My phone buzzed with a panicked text from Lisa, the mother of Ariana, an eight-year-old girl I am treating for anxiety and school phobia. Ariana’s terror at the idea of going to school has often led to explosive outbursts when parents have pushed her to go. The treatment has been stop and go, but Ariana is making some very slow progress with a lot of support.
Lisa has experienced a roller coaster of emotions in the last year, trying to help Ariana. She sought out a parent support group and had gone to her first meeting the night before this frantic text. When I called Lisa back she explained to me that several parents at the group had told her that her daughter must really have bipolar disorder. Specifically, she was told “Anxiety and angry outbursts are really code for bipolar disorder.” Lisa was frantic to know if I really thought Ariana had bipolar disorder—if I had not been clear about the “actual” diagnosis.

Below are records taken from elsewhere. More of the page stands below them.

[src/rtl/im_pkg.sv]
// Shared constants, response payload type and helpers for the instruction fetch memory.
package im_pkg;

  localparam logic [31:0] IM_NOP     = 32'h0000_0013;
  localparam int          IM_LAT_MAX = 4;
  localparam int          IM_RSP_W   = 33;

  typedef struct packed {
    logic        err;
    logic [31:0] instr;
  } im_rsp_t;

  function automatic int im_clog2(input int v);
    int r;
    r = 0;
    while ((1 << r) < v) r++;
    return r;
  endfunction

endpackage

[src/rtl/im_rsp_fifo.sv]
// First-word-fall-through response queue, DEPTH x IM_RSP_W (DEPTH a power of 2, >= 2).
// Pointers carry one extra wrap bit so full and empty differ only in the MSB.
module im_rsp_fifo
  import im_pkg::*;
#(
  parameter int DEPTH = 2
) (
  input  logic                       clk,
  input  logic                       rst_n,
  input  logic                       flush_i,
  input  logic                       push_i,
  input  logic [IM_RSP_W-1:0]        push_data_i,
  input  logic                       pop_i,
  output logic                       valid_o,
  output logic [IM_RSP_W-1:0]        data_o,
  output logic [im_clog2(DEPTH):0]   count_o
);

  localparam int AW = im_clog2(DEPTH);

  logic [IM_RSP_W-1:0] mem_q [DEPTH];
  logic [AW:0]         wr_q, rd_q, wr_d, rd_d;
  logic                empty, full;

  assign empty   = (wr_q == rd_q);
  assign full    = (wr_q[AW] != rd_q[AW]) && (wr_q[AW-1:0] == rd_q[AW-1:0]);
  assign valid_o = !empty;
  // Idle output is forced to zero so the payload never shows stale storage.
  assign data_o  = empty ? '0 : mem_q[rd_q[AW-1:0]];
  assign count_o = wr_q - rd_q;

  always_comb begin
    wr_d = wr_q;
    rd_d = rd_q;
    if (flush_i) begin
      wr_d = '0;
      rd_d = '0;
    end else begin
      if (push_i && !full)  wr_d = wr_q + (AW+1)'(1);
      if (pop_i  && !empty) rd_d = rd_q + (AW+1)'(1);
    end
  end

  always_ff @(posedge clk or negedge rst_n) begin
    if (!rst_n) begin
      wr_q <= '0;
      rd_q <= '0;
    end else begin
      wr_q <= wr_d;
      rd_q <= rd_d;
    end
  end

  always_ff @(posedge clk) begin
    if (push_i && !full && !flush_i) mem_q[wr_q[AW-1:0]] <= push_data_i;
  end

endmodule

[src/rtl/instr_fetch_mem.sv]
// Pipelined, credit-limited byte-addressed instruction memory (big-endian words).
// Define IM_ERR_CHECK_EN to flag misaligned/out-of-range fetches with rsp_err and an IM_NOP payload.
module instr_fetch_mem
  import im_pkg::*;
#(
  parameter int MEM_BYTES = 128,
  parameter int ADDR_W    = 32,
  parameter int LATENCY   = 1,
  parameter int RSP_DEPTH = 2
) (
  input  logic              clk,
  input  logic              rst_n,
  input  logic              req_valid,
  output logic              req_ready,
  input  logic [ADDR_W-1:0] req_addr,
  input  logic              flush,
  output logic              rsp_valid,
  input  logic              rsp_ready,
  output logic [31:0]       rsp_instr,
  output logic              rsp_err
);

  localparam int MW = im_clog2(MEM_BYTES);
  localparam int CW = im_clog2(RSP_DEPTH);

  logic [7:0]    InstrMem [0:MEM_BYTES-1];

  logic          run_q;
  logic          acc, pop, push;
  logic [ADDR_W:0] ba;
  im_rsp_t       rd_rsp, push_rsp, q_rsp;
  logic [CW:0]   q_cnt, inflight;

  // Holds req_ready low through reset and for the first edge after release.
  always_ff @(posedge clk or negedge rst_n) begin
    if (!rst_n) run_q <= 1'b0;
    else        run_q <= 1'b1;
  end

  assign req_ready = run_q && !flush && ((int'(inflight) + int'(q_cnt)) < RSP_DEPTH);
  assign acc       = req_valid && req_ready;
  assign pop       = rsp_valid && rsp_ready;

  always_comb begin
    rd_rsp = '0;
    ba     = '0;
    for (int k = 0; k < 4; k++) begin
      ba           = {1'b0, req_addr} + (ADDR_W+1)'(k);
      rd_rsp.instr = {rd_rsp.instr[23:0], InstrMem[MW'(ba % (ADDR_W+1)'(MEM_BYTES))]};
    end
`ifdef IM_ERR_CHECK_EN
    if (req_addr[1:0] != 2'b00 || {1'b0, req_addr} > (ADDR_W+1)'(MEM_BYTES - 4)) begin
      rd_rsp.err   = 1'b1;
      rd_rsp.instr = IM_NOP;
    end
`endif
  end

  // Stage 0 is the combinational read; LATENCY-1 register stages follow, then the queue.
  if (LATENCY == 1) begin : g_lat1
    assign push     = acc;
    assign push_rsp = rd_rsp;
    assign inflight = '0;
  end else begin : g_pipe
    logic [LATENCY-2:0] vld_pipe_q;
    im_rsp_t            dat_pipe_q [LATENCY-1];

    always_ff @(posedge clk or negedge rst_n) begin
      if (!rst_n) begin
        vld_pipe_q <= '0;
      end else if (flush) begin
        vld_pipe_q <= '0;
      end else begin
        vld_pipe_q[0] <= acc;
        for (int s = 1; s < LATENCY-1; s++) vld_pipe_q[s] <= vld_pipe_q[s-1];
      end
    end

    always_ff @(posedge clk) begin
      dat_pipe_q[0] <= rd_rsp;
      for (int s = 1; s < LATENCY-1; s++) dat_pipe_q[s] <= dat_pipe_q[s-1];
    end

    always_comb begin
      inflight = '0;
      for (int s = 0; s < LATENCY-1; s++) inflight = inflight + (CW+1)'(vld_pipe_q[s]);
    end

    assign push     = vld_pipe_q[LATENCY-2];
    assign push_rsp = dat_pipe_q[LATENCY-2];
  end

  im_rsp_fifo #(.DEPTH(RSP_DEPTH)) u_rsp_q (
    .clk         (clk),
    .rst_n       (rst_n),
    .flush_i     (flush),
    .push_i      (push),
    .push_data_i (push_rsp),
    .pop_i       (pop),
    .valid_o     (rsp_valid),
    .data_o      (q_rsp),
    .count_o     (q_cnt)
  );

  assign rsp_instr = q_rsp.instr;
  assign rsp_err   = q_rsp.err;

endmodule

We spoke for a while and I reassured Lisa that anxiety was the diagnosis; there were no hidden or coded conditions that I had not spoken about with her. We discussed how anxiety can cause extreme emotional outbursts. Lisa cried—a mixture of relief and ongoing despair. We hung up, but I was concerned about the “common knowledge” that had been shared with this already exhausted mom. Why does this myth persist—this notion that children who have extreme outbursts and tantrums have bipolar disorder?
The bottom line is that a pattern of chronic and severe explosive meltdowns is a symptom, not a diagnosis. It is like fever. An elevated body temperature tells us that something is wrong in the body. But there can be a range of causes. The job of the health care provider is to use the tools at their disposal to determine the cause of the fever so that she can treat it effectively.

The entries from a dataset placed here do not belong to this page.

## config.mk

```make
export PLATFORM = sky130hd
export DESIGN_NAME = parking_zone_ctrl_flat
export DESIGN_NICKNAME = d
export VERILOG_FILES = /design/src/rtl/parking_zone_if.sv /design/src/rtl/parking_zone_ctrl.sv /design/src/flat_wrapper.sv
export SDC_FILE = /design/constraint.sdc
export NUM_CORES = 1
export LEC_CHECK = 0
export ABC_AREA = 1
export CORE_UTILIZATION = 57
export DETAILED_ROUTE_END_ITERATION = 12
export DONT_BUFFER_PORTS = 1
export GPL_TIMING_DRIVEN = 0
export HOLD_SLACK_MARGIN = 0.06
export MAX_ROUTING_LAYER = met4
export PLACE_DENSITY = 0.74
export SYNTH_ARGS = -nofsm -noshare
export SYNTH_HDL_FRONTEND = slang
export SYNTH_SLANG_ARGS = --single-unit
```

## constraint.sdc

```tcl
create_clock -name clk -period 2.1 [get_ports clk]
set_clock_uncertainty 0.05 [all_clocks]
set_input_delay 0.315 -clock clk [delete_from_list [all_inputs] [get_ports clk]]
set_output_delay 0.315 -clock clk [all_outputs]
set_load 0.03 [all_outputs]
```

A pattern of chronic and severe explosive meltdowns is a symptom, not a diagnosis.
Severe emotional/behavioral dysregulation—another way of describing these patterns of meltdowns and outbursts—can be caused by many things. Sleep disorders, for example, cause fatigue, which is associated with irritability and anger outbursts. Anxiety can cause fight or flight reactions that dysregulate a child emotionally and behaviorally. Language problems, autism spectrum disorder, trauma, obsessive compulsive disorder, and fetal alcohol effects are some of the other possible causes.

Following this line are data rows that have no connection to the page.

`src/rtl/cnn_mac_seq.sv`:
```
// cnn_mac_seq: sequential signed dot-product engine.
// A job runs as follows:
//   1. On ap_start the block latches a beat count and loads a bias into the accumulator.
//   2. It streams in `len` operand pairs through a valid/ready handshake.
//   3. Each accepted pair is multiplied at full precision into a one-stage product register.
//   4. The accumulator sums the products and wraps on overflow.
//   5. The result is held on a valid/ready output until it is taken.
module cnn_mac_seq #(
    parameter int DIN0_WIDTH = 14,
    parameter int DIN1_WIDTH = 7,
    parameter int ACC_WIDTH  = 32,
    parameter int LEN_WIDTH  = 8
) (
    input  logic                         ap_clk,
    input  logic                         ap_rst_n,
    input  logic                         ap_start,
    output logic                         ap_ready,
    output logic                         ap_idle,
    output logic                         ap_done,
    input  logic [LEN_WIDTH-1:0]         len,
    input  logic signed [ACC_WIDTH-1:0]  bias,
    input  logic                         in_valid,
    output logic                         in_ready,
    input  logic signed [DIN0_WIDTH-1:0] din0,
    input  logic signed [DIN1_WIDTH-1:0] din1,
    output logic                         res_valid,
    input  logic                         res_ready,
    output logic signed [ACC_WIDTH-1:0]  res_data
);

    localparam int PROD_WIDTH = DIN0_WIDTH + DIN1_WIDTH;

    typedef enum logic [1:0] {
        IDLE  = 2'd0,
        RUN   = 2'd1,
        DRAIN = 2'd2,
        OUT   = 2'd3
    } state_t;

    state_t                        state;
    logic [LEN_WIDTH-1:0]          len_q;
    logic [LEN_WIDTH-1:0]          cnt;
    logic signed [PROD_WIDTH-1:0]  prod_p1;
    logic                          vld_p1;
    logic signed [ACC_WIDTH-1:0]   acc;
    logic                          beat;
    logic                          last_beat;

    // Full-precision signed multiply: both operands widened to the product width first
    function automatic logic signed [PROD_WIDTH-1:0] mul_full(
        input logic signed [DIN0_WIDTH-1:0] a,
        input logic signed [DIN1_WIDTH-1:0] b
    );
        logic signed [PROD_WIDTH-1:0] ax;
        logic signed [PROD_WIDTH-1:0] bx;
        ax = PROD_WIDTH'(a);
        bx = PROD_WIDTH'(b);
        return ax * bx;
    endfunction

    // Sign-extend a product to accumulator width
    function automatic logic signed [ACC_WIDTH-1:0] sext_acc(
        input logic signed [PROD_WIDTH-1:0] p
    );
        return ACC_WIDTH'(p);
    endfunction

    assign beat      = (state == RUN) && in_valid;
    assign last_beat = beat && ((cnt + LEN_WIDTH'(1)) == len_q);

    assign ap_idle   = (state == IDLE);
    assign in_ready  = (state == RUN);
    assign res_valid = (state == OUT);
    // ap_ready is masked by reset so that a held ap_start cannot pulse it during reset
    assign ap_ready  = (state == IDLE) && ap_start && ap_rst_n;
    assign ap_done   = (state == OUT) && res_ready;
    assign res_data  = acc;

    // Stage p1: register the product of each transferred beat together with its valid flag
    always_ff @(posedge ap_clk or negedge ap_rst_n) begin
        if (!ap_rst_n) begin
            prod_p1 <= '0;
            vld_p1  <= 1'b0;
        end else begin
            vld_p1 <= beat;
            if (beat) begin
                prod_p1 <= mul_full(din0, din1);
            end
        end
    end

    // Control FSM and accumulator: bias load on accept, product accumulation, result hold
    always_ff @(posedge ap_clk or negedge ap_rst_n) begin
        if (!ap_rst_n) begin
            state <= IDLE;
            len_q <= '0;
            cnt   <= '0;
            acc   <= '0;
        end else begin
            if (vld_p1) begin
                acc <= acc + sext_acc(prod_p1);
            end
            case (state)
                IDLE: begin
                    if (ap_start) begin
                        len_q <= len;
                        cnt   <= '0;
                        acc   <= bias;
                        state <= (len == '0) ? OUT : RUN;
                    end
                end
                RUN: begin
                    if (beat) begin
                        cnt <= cnt + LEN_WIDTH'(1);
                    end
                    if (last_beat) begin
                        state <= DRAIN;
                    end
                end
                // The last product is added to the accumulator during this cycle
                DRAIN: begin
                    state <= OUT;
                end
                OUT: begin
                    if (res_ready) begin
                        state <= IDLE;
                    end
                end
                default: state <= IDLE;
            endcase
        end
    end

endmodule

```
`config.mk`:
```
export PLATFORM = sky130hd
export DESIGN_NAME = cnn_mac_seq
export DESIGN_NICKNAME = d
export VERILOG_FILES = /design/src/rtl/cnn_mac_seq.sv
export SDC_FILE = /design/constraint.sdc
export NUM_CORES = 1
export LEC_CHECK = 0
export ABC_AREA = 1
export CORE_MARGIN = 3
export CORE_UTILIZATION = 57
export DETAILED_ROUTE_END_ITERATION = 10
export PLACE_DENSITY = 0.81
export SKIP_CTS_REPAIR_TIMING = 1
export SKIP_LAST_GASP = 1
export SLEW_MARGIN = 20
export SYNTH_ARGS = -nofsm -noshare
export SYNTH_HDL_FRONTEND = slang
export SYNTH_SLANG_ARGS = --single-unit
```
`constraint.sdc`:
```
create_clock -name ap_clk -period 3.3 [get_ports ap_clk]
set_input_delay 0.33 -clock ap_clk [delete_from_list [all_inputs] [get_ports ap_clk]]
set_output_delay 0.33 -clock ap_clk [all_outputs]
set_load 0.005 [all_outputs]
```
# Word level (Yosys, flattened, before mapping)
# Cells that the tools add are included.
[totals] ff_bits=72 latchBits=0 ram_bits=0 rom_bits=0 in_bits=66 output_inout_bits=37 word_cells=39 n_memories=0
[op_classes] add_sub_neg=2 mul=1 div=0 order_cmp=0 n_eq_ne=8 shift=0 mux=11 bitwise=0 n_reduce_logical=11
[op_table] op="2-to-1 mux 32 bit" n=3
[op_table] op="adder 32 x 21 -> 32 bit" n=1
[op_table] op="multiplier 14 x 7 -> 21 bit" n=1
[op_table] op="2-to-1 mux 8 bit" n=2
[op_table] op="case mux 8 bit (2 select lines)" n=1
[op_table] op="adder 8 x 1 -> 8 bit, second input constant" n=1
[op_table] op="== test 8 bit" n=1
[op_table] op="zero test 8 bit" n=1
[op_table] op="2-to-1 mux 2 bit" n=4
[op_table] op="case mux 2 bit (4 select lines)" n=1
[op_table] op="inequality test 2 x 1 -> 1 bit, second input constant" n=3
[op_table] op="AND reduction 3 bit" n=2
[op_table] op="logical AND 1 bit" n=5
[op_table] op="== test 2 bit, second input constant" n=2
[op_table] op="== test 2 x 1 -> 1 bit, second input constant" n=1
[op_table] op="zero test 2 bit" n=1
[op_table] op="inequality test 2 bit, second input constant" n=1
[op_table] op="AND reduction 2 bit" n=1
[op_table] op="nonzero test 2 bit" n=1

# Longest topological paths before layout
[logic_depth] ltp_word=5 depth_mapped=23

# Worst setup path before layout
# OpenSTA, ideal clock, no wires.
[synth_timing] kind="input-to-reg" from="input din1[6]" to="register prod_p1[19]" t_arrival_ns=4.161 t_required_ns=3.165 path_slack_ns=-0.996 stages=17 path_cell_list="inv_1 -> clkbuf_1 -> nor2_1 -> fa_1 -> fa_1 -> fa_1 -> inv_1 -> fa_1 -> inv_1 -> ha_1 -> a21oi_1 -> o21ai_0 -> nand2_1 -> nand3_1 -> a21oi_1 -> xor2_1 -> o21ai_0"
[synth_between] elab_chain_len=1
[synth_lines] item="from (decl)" line_no="25" source="input logic signed [DIN1_WIDTH-1:0] din1,"
[synth_lines] item="multiplier 14 x 7 -> 21 bit" line_no="58" source="return ax * bx;"
[synth_lines] item="to (signal assigned)" line_no="87" source="prod_p1 <= mul_full(din0, din1);"
[synth_lines] item="to (decl)" line_no="43" source="logic signed [PROD_WIDTH-1:0] prod_p1;"
# No other way between the ends.
# A chain may end at the register's enable or synchronous reset.

# Final worst setup path
[layout_timing] from="input din1[5]" to="register prod_p1[14]"
# The elaborated chain is that of the path after synthesis.

==> qor.csv <==
stage;metric;value;unit
synth;Synth Register Bits;72;
synth;Yosys top cell area share;0.196;
synth;Ys Warns;0;
floorplan;CORE AREA;0.0155;mm^2
sta;Final WS setup;-0.677;ns
cts;clk root buf;clkbuf_16;
synth;post-synthesis mux area share;0.00109;
synth;Mapped Nets;1542;
worst_setup_path;Req. time, crit path;3.52;ns
floorplan;Ports;103;
global_route;GRT Util Overall;0.289;
global_route;number of global-route vias before repair;9159;
cts;CTS tree;built;
cts;clock-pin slew on the worst setup and hold paths;0.06;ns
worst_setup_path;CP endpoint;prod_p1[14]$_DFFE_PN0P_;
synth;post-synthesis area per instance;6.95;um^2
worst_setup_path;Crit Path Category;in -> reg;
sta;min Tclk post-route;3.98;ns
synth;compound-cell area share of the yosys netlist;0.111;
route;Pre-antenna DRT Iters;5;
route;drt initial violations;682;
power;Pwr Total;12.6;mW
power;Lkg Pwr;6.52;nW
route;residual DRC count;0;
worst_setup_path;critical path launch point type;primary input;
finish;Core Util, Final;0.785;
cts;CTS Buf Count;9;
worst_hold_path;worst hold path class;in -> async;
sta;Tcrit/Tclk final;1.21;
synth;sequential share of the synthesized area;0.196;
placed_design;HPWL after DPL;20300;um
placed_design;pre-CTS WS;-1.35;ns
sta;RSZ-0062 raised after global routing;yes;
route;DRT antenna net count;0;
synth;most frequent cell after synthesis;nand2_1;
finish;area of the multi-input gates;0.00685;mm^2
finish;layout cells sized above 1;0.212;
sta;Setup-failing EPs final;15;
finish;# fillers;1084;
floorplan;Die Width;133;um
global_route;largest net degree at the start of global routing;73;
finish;ant diodes;0;
global_route;initial antenna violation count;0;
synth;Synth Area in XOR/XNOR;0.0234;
global_route;first-pass GRT wire length;42500;um
sta;Max Slew Vio Count;0;
cts;Sink Count;72;
synth;Mapped Area;0.00920;mm^2
route;drt total wl;27400;um
floorplan;# rows;45;
cts;worst skew pair latency;0.34;ns
placed_design;Port Buffers;102;
floorplan;Die ar.;0.0177;mm^2
worst_setup_path;reg2reg path depth;10;
worst_setup_path;CP endpoint kind;flip-flop;
sta;Hold Fails Final Rpt;0;
sta;hold_ws;0.212;ns
worst_setup_path;CP Data Arrival Time;4.20;ns
worst_setup_path;reg2reg start;prod_p1[20]$_DFFE_PN0P_;
sta;worst slew pin tran;0.931;ns
finish;register area;0.00180;mm^2
run_status;status;complete, but fails checks;
finish;P&R area growth vs syn;32.2;%
worst_setup_path;reg2reg end;res_data[30]$_DFF_PN0_;
worst_setup_path;FF-to-FF setup slack;0.91;ns
worst_setup_path;crit path launch;din1[5];
synth;simple-gate share of the synthesized area;0.274;
route;total number of vias;9307;
route;DR WL/cell;15.8;um
sta;relative slew slack;0.379;
sta;Worst Skew;0.00731;ns
synth;Post-synth EDFFs;0;
power;Worst VDD drop;457;uV
worst_setup_path;worst-path fanout max;6;
placed_design;gpl congestion;1.01;
synth;largest family of logic cells by synthesized area;simple AND/OR/NAND/NOR gates;
finish;fin nets;1731;
cts;htree depth;3;
synth;fraction of registers with async set/reset;1.00;
synth;Main synth FF type;dfrtp_1;
run;Max Cap Viol;0;
floorplan;initial core utilization;0.594;
run_status;failing checks;negative setup slack;
sta;achievable frequency;251;MHz
synth;Post-synth top cells;353 x nand2_1, 273 x inv_1, 102 x nor2_1;
synth;post-synth top area cell;dfrtp_1;
floorplan;Die Ht;133;um
synth;Area contributors post-synth;dfrtp_1 20%, fa_1 16%, nand2_1 14%, inv_1 11%, ha_1 11%;
synth;cells after synthesis;1323;
cts;Max clock buf depth;2;
global_route;grt ovf;0;
route;Via density;5.39;
synth;Yosys cell types;45;
power;power per cell area;1040;mW/mm^2
synth;Post-Synth Adder-Cell Area;0.269;
## placed cells by master (no fill, tap or decap), types with 12 or more instances in the layout
cell,synthesis,final
a21oi_1,92,80
a21oi_2,8,14
buf_4,0,83
buf_6,1,18
clkbuf_16,0,12
clkbuf_2,0,12
clkdlybuf4s50_1,0,81
dfrtp_1,72,72
fa_1,75,66
ha_1,78,63
ha_4,0,15
inv_1,273,242
inv_2,4,34
nand2_1,353,319
nand2_2,21,45
nand3_1,59,52
nor2_1,102,91
nor2_2,5,13
o21ai_0,42,34
o21ai_1,7,14
## cell type report
type                       instances  share of cell area
multi-input combinational        947               0.563
tap                              211              0.0217
inverter                         279              0.0867
sequential                        72               0.148
clock inverter                     6             0.00741
clock buffer                      10              0.0188
timing repair buffer             203               0.154
## routing by layer
metal	up-vias	share of wire	routed length (um)	global-route usage
met4	0	0.030	810	0.0710
li1	4461	-	-	-
met2	328	0.52	14200	0.530
met1	4448	0.40	11000	0.370
met5	-	0	0	0
met3	70	0.048	1330	0.0221
## report_power, final
part | total (mW) | internal, mW | leakage (nW) | switching [mW]
clock | 1.07 | 0.666 | 0.153 | 0.403
sequential | 1.71 | 1.30 | 0.873 | 0.415
combinational | 9.84 | 4.23 | 5.49 | 5.61
total | 12.6 | 6.20 | 6.52 | 6.43
## flip-flops by register name, summed over array words and instances (netlist names)
name	count
cnt	8
len_q	8
prod_p1	21
res_data	32
state	2
vld_p1	1
## metrics by stage
step	area, um^2	instances	TNS [ns]
final	12200	1728	-7.39
after global routing	12200	1728	-9.36
after detailed placement	11300	1691	-18.69
after global placement	11300	1691	-17.22
after CTS	11700	1707	-12.65
after floorplan	9590	1323	-5.93
## worst max-delay path: stages
cell,delay (ns)
buf_6,0.09
buf_6,0.12
buf_6,0.12
nand2_4,0.04
inv_2,0.04
fa_1,0.55
fa_1,0.45
fa_1,0.54
inv_2,0.04
fa_1,0.51
inv_2,0.05
ha_4,0.31
nand2_4,0.07
nor2_4,0.10
nand2_2,0.07
nand3_2,0.10
nand2_2,0.08
nand2_4,0.10
a21oi_2,0.07
or2_1,0.23
nand3_1,0.08
nand2_1,0.08
## worst min-delay path by stage
stage                            start                      end  slack, ns
2_1_floorplan                 ap_rst_n       cnt[0]$_DFFE_PN0P_       0.03
3_3_place_gp   prod_p1[14]$_DFFE_PN0P_  prod_p1[14]$_DFFE_PN0P_       0.47
3_5_place_dp   prod_p1[12]$_DFFE_PN0P_  prod_p1[12]$_DFFE_PN0P_       0.47
4_1_cts                       ap_rst_n    res_data[1]$_DFF_PN0_       0.24
5_1_grt                       ap_rst_n    res_data[3]$_DFF_PN0_       0.30
6_report                      ap_rst_n    res_data[1]$_DFF_PN0_       0.21
## logic make-up (layout without fill, tap and decap cells)
kind of cell               Yosys count  in the layout
and+or+nand+nor                    587            587
DFF                                 72             72
adders and majority gates          153            153
xor gates and xnor gates            23             23
buffers and inverters              304            498
AOI/OAI and AO/OA                  183            183
muxes                                1              1
(Power assumes the default switching activity.)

Bipolar disorder is in the list of possibilities, but the diagnosis requires much more than dysregulation. An accurate diagnosis is essential for obtaining the right care. If it isn’t bipolar disorder, we need to treat what we find. If it is bipolar disorder, an early diagnosis will be the key to the right care. But sorting it out is the essential first step.
The parents in Lisa’s support group were trying to be helpful. Unfortunately they were sharing a commonly held misconception about childhood bipolar disorder. It has become a one size fits all diagnosis that can drive a treatment dangerously off track and a parent into unnecessary despair.